The Serbian Orthodox Church uses the traditional Julian calendar, so Christmas Day (December 25) falls on January 7 on the Gregorian calendar and is the day Serbs celebrate Christmas. This is shared with the Orthodox churches of Jerusalem, Russia, Georgia, Ukraine and the Greek Old Calendarists.Serbs have their own customs regarding Christmas. Early in the morning of Christmas Eve, the head of the family would go to a forest to cut badnjak, a young oak, the oak tree would then be brought into the church to be blessed by the priest. Then it would be stripped of its branches and combined with wheat and other grain products would be burned in the fireplace. The burning of the badnjak is a ritual which is of pagan origin and is considered a sacrifice to God (or the old pagan gods) so that the coming year may bring plenty of food, happiness, love, luck and riches. Nowadays, with most Serbs living in towns, they go to their church service to be given a small parcel of oak, wheat and other branches tied together to be taken home and set afire. The house floor and church are covered with hay, reminding worshippers of the stable in which Jesus was born.

Christmas Day itself is celebrated with a feast, necessarily featuring roasted piglet as the main meal.
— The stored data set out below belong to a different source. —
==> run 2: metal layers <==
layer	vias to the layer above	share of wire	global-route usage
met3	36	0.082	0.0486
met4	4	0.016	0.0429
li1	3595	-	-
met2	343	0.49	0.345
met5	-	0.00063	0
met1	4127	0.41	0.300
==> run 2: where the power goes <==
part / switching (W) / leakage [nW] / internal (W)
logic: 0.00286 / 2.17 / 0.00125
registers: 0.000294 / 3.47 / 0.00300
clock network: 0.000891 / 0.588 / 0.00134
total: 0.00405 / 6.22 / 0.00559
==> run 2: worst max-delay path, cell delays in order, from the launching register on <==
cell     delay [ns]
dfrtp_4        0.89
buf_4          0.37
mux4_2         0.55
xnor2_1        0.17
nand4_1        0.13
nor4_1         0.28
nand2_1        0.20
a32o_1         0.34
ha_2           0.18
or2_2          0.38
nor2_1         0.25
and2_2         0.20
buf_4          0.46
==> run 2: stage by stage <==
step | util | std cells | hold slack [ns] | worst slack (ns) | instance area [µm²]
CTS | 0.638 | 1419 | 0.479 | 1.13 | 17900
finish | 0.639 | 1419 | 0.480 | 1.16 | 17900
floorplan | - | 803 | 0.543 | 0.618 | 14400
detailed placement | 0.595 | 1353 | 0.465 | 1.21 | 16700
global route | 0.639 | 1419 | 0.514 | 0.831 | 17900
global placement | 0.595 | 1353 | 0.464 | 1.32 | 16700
===== config.mk =====
export PLATFORM = sky130hd
export DESIGN_NAME = cakegame_uc_flat
export DESIGN_NICKNAME = d
export VERILOG_FILES = /design/src/rtl/cakegame_uc_if.sv /design/src/rtl/cakegame_uc.sv /design/src/flat_wrapper.sv
export SDC_FILE = /design/constraint.sdc
export NUM_CORES = 1
export LEC_CHECK = 0
export CAP_MARGIN = 20
export CORE_MARGIN = 5
export CORE_UTILIZATION = 45
export DETAILED_ROUTE_END_ITERATION = 10
export PLACE_DENSITY = 0.88
export SLEW_MARGIN = 5
export SYNTH_ARGS = -nofsm -noshare
export SYNTH_HDL_FRONTEND = slang
export SYNTH_SLANG_ARGS = --single-unit

===== constraint.sdc =====
create_clock -name clk_i -period 2.6 [get_ports clk_i]
set_input_delay 0.39 -clock clk_i [delete_from_list [all_inputs] [get_ports clk_i]]
set_output_delay 0.39 -clock clk_i [all_outputs]
set_load 0.02 [all_outputs]

===== src/rtl/cakegame_uc_if.sv =====
// Control/status bundle between the cake-game control unit and its datapath.
// The control unit drives every datapath control line; the datapath returns its status flags.
interface cakegame_uc_if;
  logic       end_mem_counter;
  logic       correct_play;
  logic       has_play;
  logic       end_show;
  logic       timeout;
  logic [1:0] out_sel;
  logic       clear_reg;
  logic       enable_reg;
  logic       clear_mem_counter;
  logic       enable_mem_counter;
  logic       clear_show_counter;
  logic       enable_show_counter;
  logic       enable_timeout_counter;
  logic       clear_points_counter;
  logic       enable_points_counter;

  modport master (
    input  end_mem_counter, correct_play, has_play, end_show, timeout,
    output out_sel, clear_reg, enable_reg, clear_mem_counter, enable_mem_counter,
           clear_show_counter, enable_show_counter, enable_timeout_counter,
           clear_points_counter, enable_points_counter
  );

  modport slave (
    output end_mem_counter, correct_play, has_play, end_show, timeout,
    input  out_sel, clear_reg, enable_reg, clear_mem_counter, enable_mem_counter,
           clear_show_counter, enable_show_counter, enable_timeout_counter,
           clear_points_counter, enable_points_counter
  );
endinterface


===== src/rtl/cakegame_uc.sv =====
// Cake-game control unit: Moore FSM that clears the datapath, shows each ROM entry,
// waits for and scores the player's press, and ends the game as won or lost.
module cakegame_uc (
  input  logic                 clk_i,
  input  logic                 rst_i,
  input  logic                 srst_i,
  input  logic                 start_i,
  cakegame_uc_if.master        dp,
  output logic                 finished_o,
  output logic                 won_o,
  output logic [3:0]           db_state_o
);

  typedef enum logic [3:0] {
    ST_IDLE     = 4'd0,
    ST_INIT     = 4'd1,
    ST_SHOW     = 4'd2,
    ST_WAIT     = 4'd3,
    ST_REGISTER = 4'd4,
    ST_COMPARE  = 4'd5,
    ST_SCORE    = 4'd6,
    ST_NEXT     = 4'd7,
    ST_LOST     = 4'd12,
    ST_WON      = 4'd13
  } state_e;

  typedef struct packed {
    logic [1:0] out_sel;
    logic       clear_reg;
    logic       enable_reg;
    logic       clear_mem;
    logic       clear_show;
    logic       enable_show;
    logic       enable_timeout;
    logic       clear_points;
    logic       enable_points;
    logic       finished;
    logic       won;
  } ctrl_t;

  state_e state_q, state_d;
  ctrl_t  ctrl_q, ctrl_d;

  // Next-state selection; a soft reset returns to idle on the next edge
  always_comb begin
    state_d = state_q;
    if (srst_i) begin
      state_d = ST_IDLE;
    end else begin
      case (state_q)
        ST_IDLE:     if (start_i) state_d = ST_INIT; else state_d = ST_IDLE;
        ST_INIT:     state_d = ST_SHOW;
        ST_SHOW:     if (dp.end_show) state_d = ST_WAIT; else state_d = ST_SHOW;
        ST_WAIT: begin
          if (dp.has_play)     state_d = ST_REGISTER;
          else if (dp.timeout) state_d = ST_LOST;
          else                 state_d = ST_WAIT;
        end
        ST_REGISTER: state_d = ST_COMPARE;
        ST_COMPARE:  if (dp.correct_play) state_d = ST_SCORE; else state_d = ST_NEXT;
        ST_SCORE:    state_d = ST_NEXT;
        ST_NEXT:     if (dp.end_mem_counter) state_d = ST_WON; else state_d = ST_SHOW;
        ST_LOST:     if (start_i) state_d = ST_INIT; else state_d = ST_LOST;
        ST_WON:      if (start_i) state_d = ST_INIT; else state_d = ST_WON;
        default:     state_d = ST_IDLE;
      endcase
    end
  end

  // Decode the state being entered so the Moore outputs register together with it
  always_comb begin
    ctrl_d = '0;
    case (state_d)
      ST_INIT: begin
        ctrl_d.clear_reg    = 1'b1;
        ctrl_d.clear_mem    = 1'b1;
        ctrl_d.clear_show   = 1'b1;
        ctrl_d.clear_points = 1'b1;
      end
      ST_SHOW: begin
        ctrl_d.enable_show = 1'b1;
        ctrl_d.out_sel     = 2'd1;
      end
      ST_WAIT: begin
        ctrl_d.enable_timeout = 1'b1;
        ctrl_d.out_sel        = 2'd2;
      end
      ST_REGISTER: begin
        ctrl_d.enable_reg = 1'b1;
        ctrl_d.out_sel    = 2'd2;
      end
      ST_COMPARE:  ctrl_d.out_sel       = 2'd2;
      ST_SCORE:    ctrl_d.enable_points = 1'b1;
      ST_NEXT:     ctrl_d.clear_show    = 1'b1;
      ST_LOST:     ctrl_d.finished      = 1'b1;
      ST_WON: begin
        ctrl_d.finished = 1'b1;
        ctrl_d.won      = 1'b1;
      end
      default:     ctrl_d = '0;
    endcase
  end

  // State and output registers
  always_ff @(posedge clk_i or posedge rst_i) begin
    if (rst_i) begin
      state_q <= ST_IDLE;
      ctrl_q  <= '0;
    end else begin
      state_q <= state_d;
      ctrl_q  <= ctrl_d;
    end
  end

  // Address never wraps: at the last entry the game ends instead of incrementing
  assign dp.enable_mem_counter     = (state_q == ST_NEXT) && !dp.end_mem_counter;
  assign dp.out_sel                = ctrl_q.out_sel;
  assign dp.clear_reg              = ctrl_q.clear_reg;
  assign dp.enable_reg             = ctrl_q.enable_reg;
  assign dp.clear_mem_counter      = ctrl_q.clear_mem;
  assign dp.clear_show_counter     = ctrl_q.clear_show;
  assign dp.enable_show_counter    = ctrl_q.enable_show;
  assign dp.enable_timeout_counter = ctrl_q.enable_timeout;
  assign dp.clear_points_counter   = ctrl_q.clear_points;
  assign dp.enable_points_counter  = ctrl_q.enable_points;
  assign finished_o                = ctrl_q.finished;
  assign won_o                     = ctrl_q.won;
  assign db_state_o                = state_q;

endmodule


===== src/flat_wrapper.sv =====
// flat-port wrapper written by rule: the top's interface ports become plain ports
module cakegame_uc_flat 
  (clk_i, rst_i, srst_i, start_i, finished_o, won_o, db_state_o, dp_end_mem_counter, dp_correct_play, dp_has_play, dp_end_show, dp_timeout, dp_out_sel, dp_clear_reg, dp_enable_reg, dp_clear_mem_counter, dp_enable_mem_counter, dp_clear_show_counter, dp_enable_show_counter, dp_enable_timeout_counter, dp_clear_points_counter, dp_enable_points_counter);
  cakegame_uc_if dp_i ();
  input  logic clk_i;
  input  logic rst_i;
  input  logic srst_i;
  input  logic start_i;
  output logic finished_o;
  output logic won_o;
  output logic [3:0] db_state_o;
  input wire logic [$bits(dp_i.end_mem_counter)-1:0] dp_end_mem_counter;
  input wire logic [$bits(dp_i.correct_play)-1:0] dp_correct_play;
  input wire logic [$bits(dp_i.has_play)-1:0] dp_has_play;
  input wire logic [$bits(dp_i.end_show)-1:0] dp_end_show;
  input wire logic [$bits(dp_i.timeout)-1:0] dp_timeout;
  output wire logic [$bits(dp_i.out_sel)-1:0] dp_out_sel;
  output wire logic [$bits(dp_i.clear_reg)-1:0] dp_clear_reg;
  output wire logic [$bits(dp_i.enable_reg)-1:0] dp_enable_reg;
  output wire logic [$bits(dp_i.clear_mem_counter)-1:0] dp_clear_mem_counter;
  output wire logic [$bits(dp_i.enable_mem_counter)-1:0] dp_enable_mem_counter;
  output wire logic [$bits(dp_i.clear_show_counter)-1:0] dp_clear_show_counter;
  output wire logic [$bits(dp_i.enable_show_counter)-1:0] dp_enable_show_counter;
  output wire logic [$bits(dp_i.enable_timeout_counter)-1:0] dp_enable_timeout_counter;
  output wire logic [$bits(dp_i.clear_points_counter)-1:0] dp_clear_points_counter;
  output wire logic [$bits(dp_i.enable_points_counter)-1:0] dp_enable_points_counter;
  assign dp_i.end_mem_counter = dp_end_mem_counter;
  assign dp_i.correct_play = dp_correct_play;
  assign dp_i.has_play = dp_has_play;
  assign dp_i.end_show = dp_end_show;
  assign dp_i.timeout = dp_timeout;
  assign dp_out_sel = dp_i.out_sel;
  assign dp_clear_reg = dp_i.clear_reg;
  assign dp_enable_reg = dp_i.enable_reg;
  assign dp_clear_mem_counter = dp_i.clear_mem_counter;
  assign dp_enable_mem_counter = dp_i.enable_mem_counter;
  assign dp_clear_show_counter = dp_i.clear_show_counter;
  assign dp_enable_show_counter = dp_i.enable_show_counter;
  assign dp_enable_timeout_counter = dp_i.enable_timeout_counter;
  assign dp_clear_points_counter = dp_i.clear_points_counter;
  assign dp_enable_points_counter = dp_i.enable_points_counter;
  cakegame_uc u_core (.clk_i(clk_i), .rst_i(rst_i), .srst_i(srst_i), .start_i(start_i), .dp(dp_i), .finished_o(finished_o), .won_o(won_o), .db_state_o(db_state_o));
endmodule

==> impl_results.md <==
* Status: complete, no violations
* Die area at 0.002544 mm²
* Max Fclk at 465.4 MHz
* Initial DRC count at 12
* Hold slack at 0.4312 ns
* CTS Root Cell: clkbuf_4
* Commonest non-fill, non-tap cell in the layout: clkdlybuf4s50_1
* Fin area at 989.7 µm²
* Worst Path Required at 2.21 ns
* Max VDD drop at 0.0003542 V
* Max FFs per register at 4
* Fin. Hold Viols at 0
* Clk slew on worst S/H paths at 0.08 ns
* Final Max Tran Viols at 0
* DR WL/cell at 14.35 µm
* Gr usage total at 0.1300
* Min-delay worst type: in -> async
* # setup viols final at 0
* Initial core utilization at 0.4828
* Slew @ Worst Pin at 0.5072 ns
* Number of global-route vias before repair at 551
* Routability cong. at 0.8288
* Router iterations before antenna repair at 4
* Reg2Reg Setup Slack at 0.82 ns
* CTS buffer count at 3
* Yosys warning total at 0
* Syn nets at 78
* LEAKAGE at 0.3957 nW
* Resized Gates After CTS at 0
* Worst skew pair latency at 0.27 ns
* Remaining DRCs at 0
* Commonest non-fill, non-tap cells in the layout: clkdlybuf4s50_1, dfrtp_1
* First-pass GRT wire length at 2.553 mm
* Initial antenna violation count at 0
* RSZ-0062 raised after global routing: no
* # H-tree levels at 1
* Synth Area in XOR/XNOR at 0
* Site Rows at 14
* Largest family of logic cells by synthesized area: simple AND/OR/NAND/NOR gates
* CP Launch Type: input pin
* Min setup slack post-route at 0.4511 ns
* Post-synthesis register bit count at 13
* CTS Hold Bufs at 0
* Top Ports at 26
* Port bufs at 25
* Vias/cell at 5.722
* Die height at 50.44 µm
* Worst slack at placement at 0.4598 ns
* Final TNS setup at 0 ns
* Number of distinct library cells after synthesis at 36
* Critical path class: in -> out
* Critical Path Fanout Max at 4
* Number of cells produced by synthesis at 69
* Routed WL at 1.550 mm
* Mapped cell area at 735.7 µm²
* Crit end category: output port
* DP HPWL at 1.190 mm
* Num Clock Sinks at 13
* Tmin final at 2.149 ns
* Synth top area share at 0.4422
* Gr ovfl total at 0
* Slew margin rel. at 0.6588
* Adder-cell share of the synthesized area at 0
* Top cells by area, synth: dfrtp_1, buf_4, nor3_2
* Simple-gate share of the synthesized area at 0.3282
* Largest net degree at the start of global routing at 14
* CTS tree: built
* Mux cell area share after synthesis at 0.01361
* Critical path arrival at 1.76 ns
* Area delta synth->final at 34.52%
* Layout cells sized above 1 at 0.1304
* Routed via count at 618
* Setup Skew at 0.001392 ns
* Worst-case clock buffer depth at 2
* Nets@finish at 102
* Power density of the placed cells at 504.3 mW/mm²
* Yosys top cell by area: dfrtp_1
* Die W at 50.44 µm
* Postcts setup bufs at 0
* Final ANT Viol Nets at 0
* Max-cap violations at 0
* N_diodes at 0
* Syn_area_per_cell at 10.66 µm²
* Tcrit/Tclk final at 0.8265
* Synth Area in Compound Gates at 0.1429
* Core Box Area at 0.001524 mm²
* Post-synthesis sequential area ratio at 0.4422
* Post-DP Area at 963.4 µm²
synthesized netlist by cell type:
| cell | instances |
|---|---|
| a311oi_1 | 1 |
| nor3b_1 | 1 |
| or3b_1 | 1 |
| o32ai_1 | 1 |
| nor2b_1 | 2 |
| buf_4 | 5 |
| nor4b_1 | 1 |
| a21o_1 | 2 |
| a32oi_1 | 1 |
| inv_1 | 3 |
| and2_1 | 2 |
| and2_4 | 1 |
| nand2_1 | 2 |
| nor3_1 | 1 |
| nand2b_1 | 2 |
| and3b_1 | 1 |
| nor2_1 | 3 |
| buf_2 | 1 |
| nor4bb_4 | 1 |
| a21boi_1 | 1 |
| nor4_2 | 1 |
| o21a_1 | 2 |
| a21oi_1 | 2 |
| nand3_1 | 2 |
| nand3b_1 | 2 |
| dfrtp_1 | 13 |
| or4_4 | 1 |
| a31o_1 | 1 |
| nor4_1 | 2 |
| or2_2 | 2 |
| nor3_2 | 3 |
| o21ai_0 | 1 |
| mux2i_1 | 1 |
| nand4b_1 | 1 |
| o21bai_1 | 1 |
| a32o_1 | 1 |
routing by layer:
metal  global-route usage  share of wire  vias to the layer above
met4              0.03830         0.0097                        0
li1                     -              -                      298
met3              0.03846          0.069                        2
met5                    0              0                        -
met1               0.1596           0.41                      296
met2               0.2197           0.51                       22
kinds of logic (layout without fill, tap and decap cells):
group	after synthesis	in the layout
buffers and inverters	9	32
AND/OR/NAND/NOR	32	32
flip-flops	13	13
multiplexers	1	1
AO/OA/AOI/OAI	14	14
worst max-delay path, stage by stage:
cell and delay, ns:
clkdlybuf4s50_1 0.46, nor2b_1 0.17, nor2b_1 0.14, clkdlybuf4s50_1 0.60
per-stage QoR:
step                        util  total power [mW]  cells
after global placement    0.6322            0.3732    104
final                     0.6494            0.4991    108
after CTS                 0.6494            0.5020    108
after global routing      0.6494            0.5249    108
after floorplan                -            0.3235     69
after detailed placement  0.6322            0.3762    104
report_power, final:
part,total (mW),internal [mW],switching (mW),leakage [nW]
clock,0.127,0.0593,0.0677,0.0150
combinational,0.143,0.0702,0.0724,0.203
sequential,0.229,0.214,0.0150,0.178
final cells by class:
cell class	count	area, µm²
fillers	121	534.3
clock buffers	4	26.28
multi-input cells	47	356.6
inverters	3	11.26
well taps	16	20.02
repair buffers	25	250.2
flip-flops and latches	13	325.3
worst paths after layout:
path                                                start                        endpoint  cells after the start
setup / recovery                       dp_end_mem_counter           dp_enable_mem_counter                      4
hold / removal                                      rst_i  u_core.dp.out_sel[0]$_DFF_PP0_                      2
setup reg to reg           u_core.db_state_o[0]$_DFF_PP0_  u_core.dp.out_sel[1]$_DFF_PP0_                      4
hold reg to reg            u_core.db_state_o[3]$_DFF_PP0_  u_core.db_state_o[0]$_DFF_PP0_                      2
max in group asynchronous                           rst_i  u_core.db_state_o[0]$_DFF_PP0_                      2
min in group clk_i                                 srst_i     u_core.finished_o$_DFF_PP0_                      3
No activity file was read; power rests on OpenSTA's default activity.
The most important Christmas meal is česnica, a special bread. It contains a coin; during the lunch, the family breaks up the bread and the one who finds the coin is said to be assured of an especially happy year.

Unlike in the West, Christmas is not associated with presents, although it is the day of Saint Nicholas, the protector saint of children, to whom presents are given. Most Serbian families give presents on New Year's Day. Santa Claus (Deda Mraz (literally meaning Grandpa Frost)) and the Christmas tree (generally associated with New Year's Day) are also used in Serbia because of globalisation. Serbs celebrate the Old New Year (currently on January 14 of the Gregorian calendar).

On Orthodox Easter, Serbs have the tradition of Slavic Egg decorating.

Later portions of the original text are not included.